Dataset entries
□ □ □ □

## src/rtl/ram_port_arbiter.sv

```systemverilog
// ram_port_arbiter
// Shares one single-port, byte-wide RAM macro between the two HLS master
// memory lanes of a generated accelerator. Lane requests (oe = read,
// we = write) are serialised with round-robin arbitration. Every access has
// a fixed latency so the timing matches the co-simulation memory model.
//
// Ports
//   clock, reset          rising-edge clock, synchronous active-high reset
//   Mout_oe_ram[1:0]      per-lane read request
//   Mout_we_ram[1:0]      per-lane write request
//   Mout_addr_ram         per-lane address, lane0 in the low ADDR_W bits
//   Mout_Wdata_ram        per-lane write data, lane0 in the low DATA_W bits
//   Mout_data_ram_size    per-lane access size in bits, lane0 = [3:0]
//   M_Rdata_ram           per-lane hold register for the last byte read
//   M_DataRdy[1:0]        per-lane single-cycle completion pulse
//   mem_en, mem_we        RAM strobe and write enable, high only in ISSUE
//   mem_addr              RAM address, with BASE_ADDR already subtracted
//   mem_wdata, mem_wmask  RAM write data and bit-write mask
//   mem_rdata             RAM read data, valid the cycle after a read strobe
//   proto_err             sticky: some lane drove oe and we together
//   oob_err               sticky: some lane addressed outside the window
//
// READ_DELAY must be at least 2 and WRITE_DELAY at least 1.
//
// state  | meaning
// -------+----------------------------------------------------------
// IDLE   | pick a valid lane (round-robin on a tie), latch its request
// ISSUE  | drive the RAM strobe for exactly one cycle
// WAIT   | count out the rest of the fixed latency, capture read data
// DONE   | pulse DataRdy on the granted lane for one cycle

module ram_port_arbiter #(
    parameter int          ADDR_W      = 12,
    parameter int          DATA_W      = 8,
    parameter int unsigned BASE_ADDR   = 0,
    parameter int unsigned MEMSIZE     = 2048,
    parameter int          READ_DELAY  = 2,
    parameter int          WRITE_DELAY = 1
) (
    input  logic                  clock,
    input  logic                  reset,
    input  logic [1:0]            Mout_oe_ram,
    input  logic [1:0]            Mout_we_ram,
    input  logic [2*ADDR_W-1:0]   Mout_addr_ram,
    input  logic [2*DATA_W-1:0]   Mout_Wdata_ram,
    input  logic [7:0]            Mout_data_ram_size,
    output logic [2*DATA_W-1:0]   M_Rdata_ram,
    output logic [1:0]            M_DataRdy,
    output logic                  mem_en,
    output logic                  mem_we,
    output logic [ADDR_W-1:0]     mem_addr,
    output logic [DATA_W-1:0]     mem_wdata,
    output logic [DATA_W-1:0]     mem_wmask,
    input  logic [DATA_W-1:0]     mem_rdata,
    output logic                  proto_err,
    output logic                  oob_err
);

    localparam int MAX_DELAY = (READ_DELAY > WRITE_DELAY) ? READ_DELAY : WRITE_DELAY;
    localparam int CNT_W     = $clog2(MAX_DELAY + 1);

    typedef enum logic [1:0] {
        S_IDLE  = 2'd0,
        S_ISSUE = 2'd1,
        S_WAIT  = 2'd2,
        S_DONE  = 2'd3
    } state_t;

    state_t state, state_nxt;

    logic [1:0]        req;
    logic [1:0]        both;
    logic [1:0]        in_range;
    logic [1:0]        valid;
    logic [ADDR_W-1:0] lane_off   [2];
    logic [DATA_W-1:0] lane_wdata [2];
    logic [DATA_W-1:0] lane_mask  [2];

    logic              grant_en;
    logic              grant_lane;
    logic              last_grant;
    logic              gnt_lane;
    logic              gnt_op;
    logic [ADDR_W-1:0] gnt_addr;
    logic [DATA_W-1:0] gnt_wdata;
    logic [DATA_W-1:0] gnt_mask;
    logic [CNT_W-1:0]  cnt;
    logic [CNT_W-1:0]  cnt_target;
    logic [DATA_W-1:0] rdata_hold [2];

    // Bit b is set when b < size, so size 0 gives an empty mask and any
    // size >= DATA_W saturates to all ones.
    function automatic logic [DATA_W-1:0] size_mask(input logic [3:0] size);
        logic [DATA_W-1:0] m;
        for (int b = 0; b < DATA_W; b++) begin
            m[b] = (b < int'(size));
        end
        return m;
    endfunction

    for (genvar g = 0; g < 2; g++) begin : g_lane
        logic [31:0] off;

        // An address below BASE_ADDR wraps to a huge offset, so one
        // unsigned compare covers both ends of the window.
        assign off           = 32'(Mout_addr_ram[g*ADDR_W +: ADDR_W]) - 32'(BASE_ADDR);
        assign in_range[g]   = (off < 32'(MEMSIZE));
        assign lane_off[g]   = off[ADDR_W-1:0];
        assign lane_wdata[g] = Mout_Wdata_ram[g*DATA_W +: DATA_W];
        assign lane_mask[g]  = size_mask(Mout_data_ram_size[g*4 +: 4]);
        assign req[g]        = Mout_oe_ram[g] | Mout_we_ram[g];
        assign both[g]       = Mout_oe_ram[g] & Mout_we_ram[g];
        assign valid[g]      = (Mout_oe_ram[g] ^ Mout_we_ram[g]) & in_range[g];
    end

    assign cnt_target  = gnt_op ? CNT_W'(WRITE_DELAY - 1) : CNT_W'(READ_DELAY - 1);
    assign M_Rdata_ram = {rdata_hold[1], rdata_hold[0]};

    always_ff @(posedge clock) begin
        if (reset) begin
            state <= S_IDLE;
        end else begin
            state <= state_nxt;
        end
    end

    always_comb begin
        state_nxt  = state;
        grant_en   = 1'b0;
        grant_lane = 1'b0;
        mem_en     = 1'b0;
        mem_we     = 1'b0;
        mem_addr   = '0;
        mem_wdata  = '0;
        mem_wmask  = '0;
        M_DataRdy  = 2'b00;

        case (state)
            S_IDLE: begin
                if (valid != 2'b00) begin
                    grant_en   = 1'b1;
                    // On a tie the lane that did not win last time goes next.
                    grant_lane = (valid == 2'b11) ? ~last_grant : valid[1];
                    state_nxt  = S_ISSUE;
                end
            end
            S_ISSUE: begin
                mem_en    = 1'b1;
                mem_we    = gnt_op;
                mem_addr  = gnt_addr;
                mem_wdata = gnt_wdata;
                mem_wmask = gnt_mask;
                state_nxt = (gnt_op && (WRITE_DELAY == 1)) ? S_DONE : S_WAIT;
            end
            S_WAIT: begin
                if (cnt == cnt_target) begin
                    state_nxt = S_DONE;
                end
            end
            S_DONE: begin
                M_DataRdy = gnt_lane ? 2'b10 : 2'b01;
                state_nxt = S_IDLE;
            end
            default: begin
                state_nxt = S_IDLE;
            end
        endcase
    end

    always_ff @(posedge clock) begin
        if (reset) begin
            last_grant    <= 1'b1;
            gnt_lane      <= 1'b0;
            gnt_op        <= 1'b0;
            gnt_addr      <= '0;
            gnt_wdata     <= '0;
            gnt_mask      <= '0;
            cnt           <= '0;
            rdata_hold[0] <= '0;
            rdata_hold[1] <= '0;
            proto_err     <= 1'b0;
            oob_err       <= 1'b0;
        end else begin
            proto_err <= proto_err | (|both);
            oob_err   <= oob_err | (|(req & ~in_range));

            if (grant_en) begin
                last_grant <= grant_lane;
                gnt_lane   <= grant_lane;
                gnt_op     <= Mout_we_ram[grant_lane];
                gnt_addr   <= lane_off[grant_lane];
                // Reads ignore size and write data; keep them zero so the
                // RAM sees a clean strobe.
                gnt_wdata  <= Mout_we_ram[grant_lane] ? lane_wdata[grant_lane] : '0;
                gnt_mask   <= Mout_we_ram[grant_lane] ? lane_mask[grant_lane] : '0;
            end

            case (state)
                S_ISSUE: cnt <= CNT_W'(1);
                S_WAIT: begin
                    cnt <= cnt + CNT_W'(1);
                    // mem_rdata is valid exactly one cycle after the strobe.
                    if (!gnt_op && (cnt == CNT_W'(1))) begin
                        rdata_hold[gnt_lane] <= mem_rdata;
                    end
                end
                default: ;
            endcase
        end
    end

endmodule

```

## config.mk

```make
export PLATFORM = sky130hd
export DESIGN_NAME = ram_port_arbiter
export DESIGN_NICKNAME = d
export VERILOG_FILES = /design/src/rtl/ram_port_arbiter.sv
export SDC_FILE = /design/constraint.sdc
export NUM_CORES = 1
export LEC_CHECK = 0
export CORE_ASPECT_RATIO = 1.1
export CORE_UTILIZATION = 40
export CTS_CLUSTER_SIZE = 24
export DETAILED_ROUTE_END_ITERATION = 10
export PLACE_DENSITY = 0.78
export SETUP_SLACK_MARGIN = 0.4
export SLEW_MARGIN = 25
export SYNTH_ARGS = -nofsm -noshare
export SYNTH_HDL_FRONTEND = slang
export SYNTH_SLANG_ARGS = --single-unit
```

## constraint.sdc

```tcl
create_clock -name clock -period 3 [get_ports clock]
set_input_delay 0.45 -clock clock [delete_from_list [all_inputs] [get_ports clock]]
set_output_delay 0.45 -clock clock [all_outputs]
set_load 0.01 [all_outputs]
```

==> After elaboration in Yosys (flattened, before gate mapping) <==
Memories as Yosys holds them, arrays and structs flattened.
Index checks and enable logic that the tools add are counted.
{ "word_totals": {"elab_cells": 103, "out_inout_bits": 50, "n_memories": 1, "ff_bits": 37, "ramBits": 16, "latch_bits": 0, "inputBits": 62, "mem_bits_ro": 0} }
{ "op_classes": {"div": 0, "n_reduce_logical": 9, "bitwise": 14, "muxes": 40, "n_addsub": 1, "mul": 0, "n_lt_le_gt_ge": 20, "n_eq_ne": 8, "shifts": 0} }
{ "mem_list": {"columns": ["name", "depth", "width", "rd", "rd_ports_with_merged_regs", "wr", "line", "text"], "rows": [
  ["rdata_hold", 2, 8, 2, 0, 2, "89", "logic [DATA_W-1:0] rdata_hold [2];"]
]} }
{ "ops": {"columns": ["op", "n"], "rows": [
  ["$mux W8", 11],
  ["$mux W12", 4],
  ["$lt A3 B4 Y1 const A", 8],
  ["$lt A12 B12 Y1 const B", 2],
  ["$mux W1", 19],
  ["$lt A1 B4 Y1 const A", 4],
  ["$lt A2 B4 Y1 const A", 4],
  ["$mux W2", 4],
  ["$pmux W2 S4", 1],
  ["$reduce_or A8 Y1", 1],
  ["$eq A2 B2 Y1 const B", 3],
  ["$and A1 B1 Y1", 4],
  ["$eq A2 B1 Y1 const B", 2],
  ["$ne A2 B2 Y1 const B", 2],
  ["$or A1 B1 Y1", 4],
  ["$pmux W2 S2", 1],
  ["$reduce_bool A2 Y1", 2],
  ["$reduce_or A2 Y1", 2],
  ["$add A2 B1 Y2 const B", 1],
  ["$and A2 B2 Y2", 1],
  ["$eq A2 B1 Y1", 1],
  ["$ge A2 B2 Y1 const B", 1],
  ["$logic_not A2 Y1", 1],
  ["$lt A1 B2 Y1 const B", 1],
  ["7 further kinds", 8]
]} }

==> Depth between registers and ports, before layout <==
{ "depth": {"depth_word": 11, "ltp_mapped": 9, "depth_no_buf": 7} }

==> Worst setup path after synthesis <==
No wires, ideal clock.
{ "synth_path": {"path_kind": "in2reg", "from": "input port Mout_oe_ram[1]", "to": "register gnt_addr[1]", "t_required_ps": 2914, "path_slack_ps": 1128, "n_path_buf": 2, "path_stages": 8, "arrival_time_ps": 1786, "setup_ps": 86, "cell_sequence": "inv_1 ha_1 nor2b_1 or2_1 and2_1 buf_2 clkbuf_1 a211oi_1"} }
{ "synth_via": {"elab_chain_len": 10, "word_cells_on_any_way": 13, "classes_between": "eq/ne (1); mux (8); bitwise (3); reduce/logical (1)"} }
{ "synth_rtl": {"columns": ["item", "line", "text"], "rows": [
  ["start, declared", "42", "input logic [1:0] Mout_oe_ram,"],
  ["$xor A1 B1 Y1 (*)", "113", "assign valid[g] = (Mout_oe_ram[g] ^ Mout_we_ram[g]) & in_range[g];"],
  ["$and A1 B1 Y1 (*)", "113", null],
  ["$eq A2 B2 Y1", "143", "grant_lane = (valid == 2'b11) ? ~last_grant : valid[1];"],
  ["$mux W1", "143", null],
  ["$mux W1", "140", "if (valid != 2'b00) begin"],
  ["$mux W1", "138", "case (state)"],
  ["$not A1 Y2 (not written as such)", "191", "gnt_addr <= lane_off[grant_lane];"],
  ["$mux W12 (not written as such) (3 in a row)", "191", null],
  ["end signal, assigned", "191", null],
  ["end, declared", "84", "logic [ADDR_W-1:0] gnt_addr;"]
]} }
Every way passes the cells marked *; elsewhere a longest branch is shown, timed or not. The select of a mux whose other input is x is not followed.
A chain may end at the register's enable or synchronous reset.

==> Final worst setup path <==
{ "layout_path": {"from": "register state[1]", "to": "output port mem_we"} }
{ "layout_via": {"elab_chain_len": 2} }
{ "layout_rtl": {"columns": ["item", "line", "text"], "rows": [
  ["start, declared", "69", "state_t state, state_nxt;"],
  ["start signal, assigned", "123", "state <= state_nxt;"],
  ["$eq A2 B1 Y1", "138", null],
  ["$mux W1", "138", null],
  ["end, declared", "50", "output logic mem_we,"]
]} }
Every way passes these cells.

==> flow_summary.toml <==
[timing]
finClkSkew_ns = 0.004389
fmax_mhz = 416.0
finalSetupViolations = 0
slew-limit-headroom_pct = 73.25
tightest_slew_ns = 0.4012
fin_crit_sh_pct = 80.13
hold_violations = 0
drv_slew = 0
rsz0062_at_grt = "false"
finalSetupTns_ns = 0
post-route-min-period_ns = 2.404
worst_slack_ns = 0.5962

[cts]
cts_num_sinks = 53
tritoncts = "done"
cts.path.max_buffers = 2
htreeDepth = 2
cts_setup_buffers = 0
numCtsBuffers = 5
cts-hold-fix-buffers = 0
root_buffer = "clkbuf_8"
clk_latency_ns = 0.30
path_clk_slew_ns = 0.09

[setup_path]
crit_buf_inv = 3
critical_path_required_ns = 2.55
cpPeakStageDelay_ns = 0.54
start_kind = "register"
slowest_stage = "clkdlybuf4s50_1"
critPathArrivalTime_ns = 1.95
rr_startpoint = "state[0]$_SDFFE_PP0P_"
crit_start = "state[1]$_SDFFE_PP0P_"
worst_setup_path_end_kind = "output pin"
crit_chain = "inv_1, ha_4, buf_6, and2_1, clkdlybuf4s50_1"
cp_top_family = "buffers and inverters"
crit_type = "reg2out"
crit_fanout = 21

[floorplanning]
die_h_um = 87.57
die_area_um2 = 6987
rows = 30
coreArea_um2 = 6306
initial_core_util_pct = 42.22
fp.dieW_um = 79.79
num_io_pins = 112

[route]
postRouteAntennaNets = 0
drt_iter0_drc = 68
viasPerCell = 4.927
wl_um = 6136
route.detailed.drc = 0
first_pass_iters = 4
wl_per_cell_um = 13.20
num_vias = 2291

[final_layout]
finalNetCount = 456
final_cell_mix = "111 x clkdlybuf4s50_1, 47 x and2_1, 37 x dfxtp_1"
area_growth_pct = 50.05
n_antenna_cell = 0
postLayoutCellArea_um2 = 3995
mostFrequentLayoutCell = "clkdlybuf4s50_1"
drive_gt1_share_pct = 5.195

[placement]
place_area_um2 = 3869
place.gp.congestion = 0.8982
portBuffers = 111
hpwl_um = 4653
dp_slack_ns = 0.4457

[yosys]
yosys_warnings = 0
synth_cell_type_count = 39
synth_area_um2 = 2663
synthCells = 273
ys_seq_elements = 53
synth_fp_nets = 345
post_synth.cell_area_avg_um2 = 9.753
dominantRegCellSynth = "dfxtp_1"
synth_edf_count = 16
ys_seq_area_share_pct = 45.86
async_flop_share_pct = 0

[worst_hold_path]
min_from = "gnt_mask[5]$_SDFFE_PP0P_"
min-delay-path-class = "reg2reg"

[global_route]
globalRoute.totalOverflow = 0
grt_pass1_wl_um = 9949
grtUsageTotal_pct = 18.32
grt_max_degree = 40
grt_pass1_vias = 2221
antenna_found_initial = 0

[run]
maxCapViolations = 0

[outcome]
status = "completed"

[power_and_ir_drop]
p_leak_nw = 1.636
pwr_density_cell_nw_per_um2 = 571.5
vdd.ir_drop.worst_mv = 0.3982
## final cells by class
type / count / area (um2)
Inverter: 12 / 45.04
Timing Repair Buffer: 119 / 1175
Multi-Input combinational cell: 193 / 1344
Sequential cell: 53 / 1221
Clock inverter: 3 / 41.29
Fill cell: 520 / 2311
Tap cell: 80 / 100.1
Clock buffer: 5 / 68.82
## worst paths after layout
path | to | slack, ns | cells past startpoint
setup reg to reg | gnt_mask[1]$_SDFFE_PP0P_ | 0.90 | 7
setup / recovery | mem_we | 0.60 | 5
hold / removal | gnt_mask[5]$_SDFFE_PP0P_ | 0.46 | 2
hold reg to reg | gnt_mask[5]$_SDFFE_PP0P_ | 0.46 | 2
## cell families (layout without fill, tap and decap cells)
group	Yosys count	count (layout)	share of synthesized area, %
simple gates	107	107	21.95
compound gates	53	53	14.57
flops	53	53	45.86
buf+inv	27	139	4.135
mux	22	22	8.458
fa+ha+maj	10	10	4.699
xor+xnor	1	1	0.3290
## worst reg2reg max path, cell delays in order, from the launching register on
cell     delay, ns
dfxtp_1       0.45
inv_1         0.13
ha_1          0.29
and3b_1       0.23
nand2_4       0.14
mux2_4        0.40
a211o_1       0.25
a21oi_1       0.15
## synthesized netlist by cell type (4+ instances only)
library cell	instances	share of area, %
and2_1	47	11
dfxtp_1	37	28
nor2_1	27	3.8
mux2i_1	21	7.9
edfxtp_1	16	18
a211oi_1	13	3.7
inv_1	12	1.7
a21oi_1	10	1.9
ha_1	10	4.7
nand2_1	10	1.4
a2bb2oi_1	9	3.0
clkbuf_1	8	1.1
buf_2	7	1.3
nor2b_1	4	0.94
nor3_1	4	0.75
## per-stage QoR
step	cells	total power [W]	hold slack, ns	util, %
after floorplan	273	0.001478	0.4273	-
after global placement	457	0.001792	0.4438	61.35
after detailed placement	457	0.001820	0.4469	61.35
after CTS	465	0.002294	0.4622	63.13
after global routing	465	0.002445	0.4883	63.35
final	465	0.002283	0.4604	63.35
## per-layer routing
metal	global-route usage, %	vias up	part of all wire [%]
met3	3.750	8	5.7
met2	32.79	78	51
li1	-	1178	-
met1	21.58	1027	42
met5	0	-	0
met4	6.818	0	1.7
## power breakdown
part	switching (W)	leakage [nW]	internal [W]	total, W
sequential	0.0000722	0.469	0.000861	0.000933
combinational	0.000435	1.12	0.000448	0.000883
clock	0.000221	0.0518	0.000246	0.000467
total	0.000728	1.64	0.00155	0.00228
## sequential cells by signal, summed over array words and instances, names as in the netlist
register,cells
proto_err,1
gnt_mask,8
gnt_wdata,8
rdata_hold,16
last_grant,1
gnt_lane,1
state,2
gnt_addr,12
cnt,2
oob_err,1
gnt_op,1
## repair_timing
| action | CTS | global route |
|---|---|---|
| gates cloned | 0 | 0 |
| endpoints found under the hold margin | 0 | 0 |
| resized for setup | 1 | 2 |
| endpoints found under the setup margin | 21 | 16 |
(Power assumes the default switching activity.)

□ □ □ □

Every line that holds the word "fixed" should be copied from the records above.

■ Your response:
// a fixed latency so the timing matches the co-simulation memory model.
// WAIT   | count out the rest of the fixed latency, capture read data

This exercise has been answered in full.